Even when the stakes are not so high, there is another reason why mothers are stressed that has nothing to do with pressures of our own making. We are not in need of mindfulness, bubble baths nor even booze (although the latter would be gratefully received). We are stressed because we are raising children in a culture which strictly compartmentalises work, home and leisure. When one “infects” the other – when we miss work due to a child’s illness, or have to absent ourselves to express breastmilk at social gatherings, or end up bringing a toddler along to work events – this is seen as a failure on our part. We have taken on too much. Work is work and life is life, and the two should never meet.
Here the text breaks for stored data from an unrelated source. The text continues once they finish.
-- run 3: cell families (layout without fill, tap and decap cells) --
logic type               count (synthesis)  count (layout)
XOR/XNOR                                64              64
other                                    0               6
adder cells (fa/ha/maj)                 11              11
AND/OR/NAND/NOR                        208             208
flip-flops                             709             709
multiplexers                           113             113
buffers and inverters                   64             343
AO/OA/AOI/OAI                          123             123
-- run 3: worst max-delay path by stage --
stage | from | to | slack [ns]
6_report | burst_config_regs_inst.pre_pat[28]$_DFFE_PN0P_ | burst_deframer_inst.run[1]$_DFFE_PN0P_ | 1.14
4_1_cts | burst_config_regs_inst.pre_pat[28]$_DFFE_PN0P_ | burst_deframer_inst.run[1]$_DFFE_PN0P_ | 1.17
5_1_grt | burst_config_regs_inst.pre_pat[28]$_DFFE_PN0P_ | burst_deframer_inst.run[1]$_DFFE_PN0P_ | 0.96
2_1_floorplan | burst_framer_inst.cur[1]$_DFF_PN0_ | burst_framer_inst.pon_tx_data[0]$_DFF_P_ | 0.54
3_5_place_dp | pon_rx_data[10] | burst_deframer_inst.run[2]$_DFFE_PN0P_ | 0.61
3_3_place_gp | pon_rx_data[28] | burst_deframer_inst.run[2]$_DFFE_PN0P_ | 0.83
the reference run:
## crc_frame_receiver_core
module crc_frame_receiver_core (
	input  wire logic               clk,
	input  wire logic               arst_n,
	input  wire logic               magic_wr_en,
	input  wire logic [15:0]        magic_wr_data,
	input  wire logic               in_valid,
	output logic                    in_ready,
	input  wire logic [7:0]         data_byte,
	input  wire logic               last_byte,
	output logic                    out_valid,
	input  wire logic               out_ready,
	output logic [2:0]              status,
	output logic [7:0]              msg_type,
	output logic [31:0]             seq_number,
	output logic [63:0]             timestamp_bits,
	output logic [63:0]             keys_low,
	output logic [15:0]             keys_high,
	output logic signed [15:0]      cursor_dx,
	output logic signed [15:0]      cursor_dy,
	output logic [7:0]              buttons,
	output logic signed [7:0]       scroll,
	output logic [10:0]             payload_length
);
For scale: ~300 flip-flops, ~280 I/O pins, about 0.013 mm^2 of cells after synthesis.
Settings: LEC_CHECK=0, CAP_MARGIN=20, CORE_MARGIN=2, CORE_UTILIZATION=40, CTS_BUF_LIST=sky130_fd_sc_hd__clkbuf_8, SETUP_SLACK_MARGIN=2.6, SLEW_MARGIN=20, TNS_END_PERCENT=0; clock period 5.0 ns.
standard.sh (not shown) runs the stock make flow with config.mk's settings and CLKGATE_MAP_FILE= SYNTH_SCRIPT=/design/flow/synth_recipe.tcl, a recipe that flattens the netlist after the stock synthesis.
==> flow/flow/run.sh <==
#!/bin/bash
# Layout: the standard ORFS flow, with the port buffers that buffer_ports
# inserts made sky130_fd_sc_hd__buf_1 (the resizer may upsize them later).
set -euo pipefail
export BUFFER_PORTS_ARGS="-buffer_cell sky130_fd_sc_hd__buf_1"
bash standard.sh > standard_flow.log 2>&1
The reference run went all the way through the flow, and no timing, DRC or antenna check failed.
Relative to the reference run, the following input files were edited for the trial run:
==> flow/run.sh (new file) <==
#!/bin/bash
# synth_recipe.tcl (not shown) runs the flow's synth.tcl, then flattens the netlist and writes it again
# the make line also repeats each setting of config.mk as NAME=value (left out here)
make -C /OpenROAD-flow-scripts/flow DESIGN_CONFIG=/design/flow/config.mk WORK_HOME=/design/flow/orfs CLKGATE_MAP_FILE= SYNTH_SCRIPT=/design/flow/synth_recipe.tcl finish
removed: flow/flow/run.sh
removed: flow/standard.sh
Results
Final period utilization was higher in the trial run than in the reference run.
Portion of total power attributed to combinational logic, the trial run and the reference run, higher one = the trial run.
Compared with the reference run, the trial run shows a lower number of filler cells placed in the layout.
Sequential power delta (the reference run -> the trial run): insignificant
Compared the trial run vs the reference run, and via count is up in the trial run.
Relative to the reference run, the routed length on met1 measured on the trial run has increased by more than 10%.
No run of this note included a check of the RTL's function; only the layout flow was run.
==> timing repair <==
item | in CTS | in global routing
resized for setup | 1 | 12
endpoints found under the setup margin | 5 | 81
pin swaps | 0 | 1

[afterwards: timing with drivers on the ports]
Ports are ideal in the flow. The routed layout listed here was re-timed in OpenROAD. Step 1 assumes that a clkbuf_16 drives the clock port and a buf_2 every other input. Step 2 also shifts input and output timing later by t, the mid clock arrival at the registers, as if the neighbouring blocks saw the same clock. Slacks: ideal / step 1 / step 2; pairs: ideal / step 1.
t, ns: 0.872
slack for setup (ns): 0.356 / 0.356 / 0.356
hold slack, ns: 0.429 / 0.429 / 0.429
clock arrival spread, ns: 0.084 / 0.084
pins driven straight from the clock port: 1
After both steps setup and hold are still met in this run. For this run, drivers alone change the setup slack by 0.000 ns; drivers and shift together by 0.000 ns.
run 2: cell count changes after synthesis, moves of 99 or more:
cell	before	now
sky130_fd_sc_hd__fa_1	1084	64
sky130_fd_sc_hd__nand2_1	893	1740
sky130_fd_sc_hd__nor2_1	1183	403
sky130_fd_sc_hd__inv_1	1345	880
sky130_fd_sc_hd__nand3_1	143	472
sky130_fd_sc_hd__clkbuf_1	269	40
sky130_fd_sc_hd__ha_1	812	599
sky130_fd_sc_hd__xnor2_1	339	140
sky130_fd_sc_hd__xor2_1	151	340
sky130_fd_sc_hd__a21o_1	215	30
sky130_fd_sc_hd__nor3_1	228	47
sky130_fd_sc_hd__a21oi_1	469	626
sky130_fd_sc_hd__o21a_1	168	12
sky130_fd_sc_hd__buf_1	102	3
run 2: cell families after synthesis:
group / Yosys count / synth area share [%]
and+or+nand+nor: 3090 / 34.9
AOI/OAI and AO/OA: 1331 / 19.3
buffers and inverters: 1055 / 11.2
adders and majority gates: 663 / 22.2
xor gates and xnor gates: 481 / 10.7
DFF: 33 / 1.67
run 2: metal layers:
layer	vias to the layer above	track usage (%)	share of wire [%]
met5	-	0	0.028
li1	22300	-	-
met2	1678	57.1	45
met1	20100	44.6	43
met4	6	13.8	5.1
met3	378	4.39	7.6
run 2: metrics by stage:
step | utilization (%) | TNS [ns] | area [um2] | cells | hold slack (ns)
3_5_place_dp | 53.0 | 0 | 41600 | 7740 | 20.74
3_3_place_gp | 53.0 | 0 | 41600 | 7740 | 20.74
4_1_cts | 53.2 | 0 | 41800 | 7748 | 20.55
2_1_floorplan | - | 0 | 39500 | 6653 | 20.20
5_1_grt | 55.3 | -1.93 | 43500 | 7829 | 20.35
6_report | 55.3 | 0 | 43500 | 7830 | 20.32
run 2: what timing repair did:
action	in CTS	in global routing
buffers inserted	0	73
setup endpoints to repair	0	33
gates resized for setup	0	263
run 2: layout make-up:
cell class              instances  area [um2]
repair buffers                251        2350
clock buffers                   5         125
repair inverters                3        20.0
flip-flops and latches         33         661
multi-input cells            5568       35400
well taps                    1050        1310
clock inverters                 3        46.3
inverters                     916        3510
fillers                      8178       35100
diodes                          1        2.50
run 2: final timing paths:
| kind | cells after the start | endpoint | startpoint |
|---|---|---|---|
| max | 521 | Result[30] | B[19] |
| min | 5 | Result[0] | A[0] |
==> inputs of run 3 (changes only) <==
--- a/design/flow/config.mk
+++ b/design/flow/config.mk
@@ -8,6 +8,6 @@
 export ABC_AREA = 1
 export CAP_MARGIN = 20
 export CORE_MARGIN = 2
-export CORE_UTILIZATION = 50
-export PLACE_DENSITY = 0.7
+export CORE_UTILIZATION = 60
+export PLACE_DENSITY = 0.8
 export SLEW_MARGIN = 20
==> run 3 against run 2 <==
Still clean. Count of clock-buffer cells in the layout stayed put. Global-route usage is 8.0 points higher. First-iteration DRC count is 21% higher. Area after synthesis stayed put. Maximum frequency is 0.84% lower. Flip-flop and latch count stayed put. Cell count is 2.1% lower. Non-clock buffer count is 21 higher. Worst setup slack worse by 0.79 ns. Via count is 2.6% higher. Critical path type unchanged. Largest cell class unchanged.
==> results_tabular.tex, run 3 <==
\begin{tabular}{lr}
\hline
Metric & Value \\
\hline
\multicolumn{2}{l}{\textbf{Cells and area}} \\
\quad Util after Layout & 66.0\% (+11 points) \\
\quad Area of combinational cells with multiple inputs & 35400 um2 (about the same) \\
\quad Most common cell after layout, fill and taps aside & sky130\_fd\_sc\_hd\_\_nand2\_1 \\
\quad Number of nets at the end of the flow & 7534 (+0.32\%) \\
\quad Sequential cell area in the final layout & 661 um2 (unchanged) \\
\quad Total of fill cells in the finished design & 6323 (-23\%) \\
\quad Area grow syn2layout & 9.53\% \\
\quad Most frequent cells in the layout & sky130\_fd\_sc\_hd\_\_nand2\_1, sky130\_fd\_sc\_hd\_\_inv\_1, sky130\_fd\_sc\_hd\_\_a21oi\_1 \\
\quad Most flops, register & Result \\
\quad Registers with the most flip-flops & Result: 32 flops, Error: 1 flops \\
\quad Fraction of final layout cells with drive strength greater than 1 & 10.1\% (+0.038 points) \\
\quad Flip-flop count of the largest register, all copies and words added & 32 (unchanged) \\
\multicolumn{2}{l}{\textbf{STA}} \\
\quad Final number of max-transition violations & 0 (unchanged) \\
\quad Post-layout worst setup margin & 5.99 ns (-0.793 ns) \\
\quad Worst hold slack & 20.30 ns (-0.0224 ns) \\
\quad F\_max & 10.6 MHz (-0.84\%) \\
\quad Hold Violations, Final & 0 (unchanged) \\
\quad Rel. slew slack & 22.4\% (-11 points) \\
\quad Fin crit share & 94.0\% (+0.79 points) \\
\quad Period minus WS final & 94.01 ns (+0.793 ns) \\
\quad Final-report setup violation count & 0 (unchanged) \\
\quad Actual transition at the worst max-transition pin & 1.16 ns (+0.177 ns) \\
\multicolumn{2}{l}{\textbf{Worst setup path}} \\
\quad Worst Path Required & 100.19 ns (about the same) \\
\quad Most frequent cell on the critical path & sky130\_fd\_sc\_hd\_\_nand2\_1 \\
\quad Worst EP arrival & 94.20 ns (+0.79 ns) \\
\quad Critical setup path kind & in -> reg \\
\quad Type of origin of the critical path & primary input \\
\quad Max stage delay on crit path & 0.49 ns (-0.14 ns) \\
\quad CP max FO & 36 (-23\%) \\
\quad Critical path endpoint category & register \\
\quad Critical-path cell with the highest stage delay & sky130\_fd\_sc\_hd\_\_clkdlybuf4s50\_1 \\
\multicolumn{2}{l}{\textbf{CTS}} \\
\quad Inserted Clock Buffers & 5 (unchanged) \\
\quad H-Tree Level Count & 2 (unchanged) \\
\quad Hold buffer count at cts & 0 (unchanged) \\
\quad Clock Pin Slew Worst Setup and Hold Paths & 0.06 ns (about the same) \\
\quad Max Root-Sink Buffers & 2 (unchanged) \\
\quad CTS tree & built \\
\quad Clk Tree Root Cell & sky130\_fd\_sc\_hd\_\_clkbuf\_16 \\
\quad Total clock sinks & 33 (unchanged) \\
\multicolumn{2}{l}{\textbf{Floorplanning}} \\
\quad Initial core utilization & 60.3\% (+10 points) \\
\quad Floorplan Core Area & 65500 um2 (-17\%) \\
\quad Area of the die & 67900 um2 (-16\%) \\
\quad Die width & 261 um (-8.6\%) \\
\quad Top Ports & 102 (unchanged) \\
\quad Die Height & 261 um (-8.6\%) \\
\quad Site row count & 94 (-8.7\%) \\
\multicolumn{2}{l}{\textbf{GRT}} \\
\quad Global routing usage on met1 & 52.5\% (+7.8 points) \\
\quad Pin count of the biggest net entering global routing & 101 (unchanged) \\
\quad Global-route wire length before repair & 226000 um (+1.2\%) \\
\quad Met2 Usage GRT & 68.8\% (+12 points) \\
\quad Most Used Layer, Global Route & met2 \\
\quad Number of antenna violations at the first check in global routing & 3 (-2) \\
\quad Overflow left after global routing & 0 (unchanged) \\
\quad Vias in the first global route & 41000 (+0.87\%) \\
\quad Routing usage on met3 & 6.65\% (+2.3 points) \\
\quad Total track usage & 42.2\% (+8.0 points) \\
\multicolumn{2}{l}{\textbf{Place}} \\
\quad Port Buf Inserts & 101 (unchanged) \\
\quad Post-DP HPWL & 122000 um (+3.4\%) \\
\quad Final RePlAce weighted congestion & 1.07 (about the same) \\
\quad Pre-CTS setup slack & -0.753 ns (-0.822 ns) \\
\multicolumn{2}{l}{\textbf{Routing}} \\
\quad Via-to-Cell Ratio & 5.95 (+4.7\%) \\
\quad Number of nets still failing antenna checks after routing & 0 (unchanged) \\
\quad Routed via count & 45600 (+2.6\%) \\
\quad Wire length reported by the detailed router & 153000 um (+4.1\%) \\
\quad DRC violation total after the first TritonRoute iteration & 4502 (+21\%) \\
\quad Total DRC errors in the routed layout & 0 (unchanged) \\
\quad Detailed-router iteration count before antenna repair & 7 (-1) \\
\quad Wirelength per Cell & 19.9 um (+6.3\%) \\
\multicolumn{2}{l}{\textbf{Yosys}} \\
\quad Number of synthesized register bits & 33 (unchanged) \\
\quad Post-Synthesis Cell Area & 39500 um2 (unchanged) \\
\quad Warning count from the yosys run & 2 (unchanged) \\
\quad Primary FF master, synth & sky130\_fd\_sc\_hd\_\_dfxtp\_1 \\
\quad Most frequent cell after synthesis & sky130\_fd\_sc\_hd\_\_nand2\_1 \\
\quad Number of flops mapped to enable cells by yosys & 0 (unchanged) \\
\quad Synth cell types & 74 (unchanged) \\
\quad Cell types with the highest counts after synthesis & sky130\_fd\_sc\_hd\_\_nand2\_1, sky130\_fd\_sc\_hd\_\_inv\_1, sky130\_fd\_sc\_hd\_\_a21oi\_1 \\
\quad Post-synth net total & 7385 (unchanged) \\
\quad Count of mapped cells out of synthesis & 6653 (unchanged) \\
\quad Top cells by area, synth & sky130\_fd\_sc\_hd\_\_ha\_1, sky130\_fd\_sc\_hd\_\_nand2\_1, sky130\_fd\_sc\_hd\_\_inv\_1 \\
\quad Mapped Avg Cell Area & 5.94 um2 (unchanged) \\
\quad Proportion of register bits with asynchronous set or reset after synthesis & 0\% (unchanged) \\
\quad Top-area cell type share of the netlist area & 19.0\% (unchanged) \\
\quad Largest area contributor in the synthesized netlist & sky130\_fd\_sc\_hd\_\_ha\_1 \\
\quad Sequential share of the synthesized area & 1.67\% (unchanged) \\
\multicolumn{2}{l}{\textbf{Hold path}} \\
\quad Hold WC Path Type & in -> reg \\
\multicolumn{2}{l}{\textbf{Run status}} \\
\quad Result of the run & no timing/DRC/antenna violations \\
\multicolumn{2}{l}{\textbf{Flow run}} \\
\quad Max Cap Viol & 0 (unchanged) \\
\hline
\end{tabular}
What follows belongs to an exercise in optimizing a design on an open flow for small area; a production flow would make more cautious choices. Only simulation tests tie the RTL to the original design; equivalence was not proved. No driver is modelled on the clock port, so clocking that relies on it looks cheaper here than on a real chip. Power figures rest on the tool's default switching activity, not on a simulated workload.

old:
==> module lc4_top, before the edit <==
module lc4_top (
   input  logic        clk,
   input  logic        i_reset,
   output logic [15:0] o_imem_addr,
   input  logic [15:0] i_imem_data,
   output logic [15:0] o_dmem_addr,
   output logic        o_dmem_we,
   output logic [15:0] o_dmem_wdata,
   input  logic [15:0] i_dmem_data,
   output logic        o_retire_valid,
   output logic [15:0] o_retire_pc,
   output logic [15:0] o_retire_insn,
   output logic        o_retire_rf_we,
   output logic [2:0]  o_retire_wsel,
   output logic [15:0] o_retire_wdata
);
   logic [2:0]        ph;       
   logic              clr;      
   logic              second;   
   logic [15:0]       pc;
   logic [1:0]        cc;       
   logic [15:0]       rf [0:7];
   logic [1:0]        lo [0:7];   
   logic [15:0]       w;        
   logic [15:2]       d;        
   logic              c;        
   logic [15:0] insn;
   logic [3:0]  op;
   logic        is_br, is_add, is_and, is_const, is_ldr, is_str, is_alu, is_rr, multi, ok, rf_we;
   logic        last, final_rot, adv, taken, wr_now;
   logic [2:0]  p_sel;
   logic [1:0]  p_d, a_d, b_d, imm_d, alu_d, res_d, sum_d;
   logic        cin, cout;
   logic [15:0] imm16, result;
   logic [1:0]  pc_d;
   assign insn     = i_imem_data;
   assign op       = insn[15:12];
   assign is_br    = op == 4'b0000;
   assign is_add   = op == 4'b0001;
   assign is_and   = op == 4'b0101;
   assign is_const = op == 4'b1001;
   assign is_ldr   = op == 4'b0110;
   assign is_str   = op == 4'b0111;
   assign is_alu   = (is_add || is_and) && (insn[5] || insn[4:3] == 2'b00);
   assign ok       = is_alu || is_const || is_ldr || is_str || is_br;
   assign rf_we    = is_alu || is_const || is_ldr;
   assign is_rr    = is_alu && !insn[5];
   assign multi    = is_ldr || is_str || is_rr;
   logic br_op, mem_op, imm9_op;
   assign br_op   = insn[14:12] == 3'b000;             
   assign mem_op  = insn[13];                           
   assign imm9_op = !insn[13] && (insn[15] || !insn[12]);   
   assign last      = ph == 3'd7;
   assign final_rot = !multi || second;
   assign adv       = !clr && last && final_rot;
   assign wr_now    = rf_we && final_rot;
   assign p_sel = !second ? insn[8:6] : mem_op ? insn[11:9] : insn[2:0];
   always_comb begin
      p_d = 2'b00;
      for (int i = 0; i < 8; i++) p_d = p_d | (lo[i] & {2{p_sel == 3'(i)}});
   end
   assign imm16 = imm9_op ? {{7{insn[8]}}, insn[8:0]} :
                  mem_op  ? {{10{insn[5]}}, insn[5:0]} :
                            {{11{insn[4]}}, insn[4:0]};
   assign imm_d = imm16 >> {ph, 1'b0};
   assign pc_d  = pc >> {ph, 1'b0};
   assign a_d  = br_op ? pc_d : insn[15] ? 2'b00 : p_d;
   assign b_d  = second ? w[1:0] : imm_d;
   assign cin  = (ph == 3'd0) ? br_op : c;
   logic c1;
   assign sum_d[0] = a_d[0] ^ b_d[0] ^ cin;
   assign c1       = (a_d[0] & b_d[0]) | (cin & (a_d[0] ^ b_d[0]));
   assign sum_d[1] = a_d[1] ^ b_d[1] ^ c1;
   assign cout     = (a_d[1] & b_d[1]) | (c1 & (a_d[1] ^ b_d[1]));
   assign alu_d = (insn[14] && !insn[13]) ? (a_d & b_d) : sum_d;    
   assign res_d = (second && mem_op) ? w[1:0] : alu_d;
   assign result = {res_d, w[15:2]};
   for (genvar i = 0; i < 8; i++) begin : g_rf
      assign lo[i] = rf[i][1:0];
      always_ff @(posedge clk) begin
         if (clr || (wr_now && insn[11:9] == 3'(i)))
            rf[i] <= {res_d & {2{!clr}}, rf[i][15:2]};
         else
            rf[i] <= {rf[i][1:0], rf[i][15:2]};
      end
   end
   always_ff @(posedge clk) begin
      if (last && !insn[12])
         w <= i_dmem_data;
      else
         w <= {(is_rr && !second) ? p_d : res_d, w[15:2]};
      d <= {p_d, d[15:4]};
      c <= cout;
   end
   logic [15:0] pc_inc;
   logic [16:0] pc_cy;
   assign pc_cy[0] = adv;
   for (genvar k = 0; k < 16; k++) begin : g_inc
      assign pc_inc[k]  = pc[k] ^ pc_cy[k];
      assign pc_cy[k+1] = pc[k] & pc_cy[k];
   end
   assign taken  = is_br && ((insn[11] && cc == 2'b11) || (insn[10] && cc == 2'b10) ||
                             (insn[9] && cc == 2'b01));
   always_ff @(posedge clk) begin
      if (i_reset) begin
         ph     <= 3'd0;
         clr    <= 1'b1;
         second <= 1'b0;
         pc     <= 16'h8200;
         cc     <= 2'b00;
      end else begin
         ph <= ph + 3'd1;
         if (last) clr <= 1'b0;
         if (!clr && last && multi) second <= !second;
         pc <= (adv && taken) ? result : pc_inc;
         if (adv && rf_we)
            cc <= {result[15] || result == 16'd0, result[15] || result != 16'd0};
      end
   end
   assign o_imem_addr    = pc;
   assign o_dmem_addr    = result;
   assign o_dmem_we      = adv && is_str;
   assign o_dmem_wdata   = {p_d, d[15:2]};
   assign o_retire_valid = adv && ok;
   assign o_retire_pc    = pc;
   assign o_retire_insn  = insn;
   assign o_retire_rf_we = rf_we;
   assign o_retire_wsel  = insn[11:9];
   assign o_retire_wdata = result;
endmodule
No one ever says “the separation between these different spheres – indeed, the whole notion of work/life balance – is an arbitrary construct. It shouldn’t be down to mothers to maintain these boundaries on behalf of everyone else.” Throughout human history different cultures have combined work and childcare. Yet ours has decreed that when women do so they are foolishly trying to “have it all”, ignoring the fact that no one is offering mothers any other way of raising children while maintaining some degree of financial autonomy. These different spheres ought to be bleeding into one another.  If we are genuinely interested in destroying hierarchies by making boundaries more fluid, these are the kind of boundaries we should be looking at. The problem lies not with identities – good mother, bad mother, yummy mummy, MILF – but with the way in which we understand and carry out our day-to-day tasks.

But work is boring. Far easier to think that nice mothers are held back, not by actual exploitation, but by meanie alpha mummies making up arbitrary, pointless rules. And yes, I’d love to be a bad mummy, one who stands up and says no to all that. Wouldn’t we all? I’d be all for smashing the matriarchy, if that were the actual problem here, but it’s not.

It’s not that mummies aren’t allowing each other to get down and party. God knows, we need it. It’s just that it’s a lot less fun when you know the world will still be counting on you to clear up afterwards.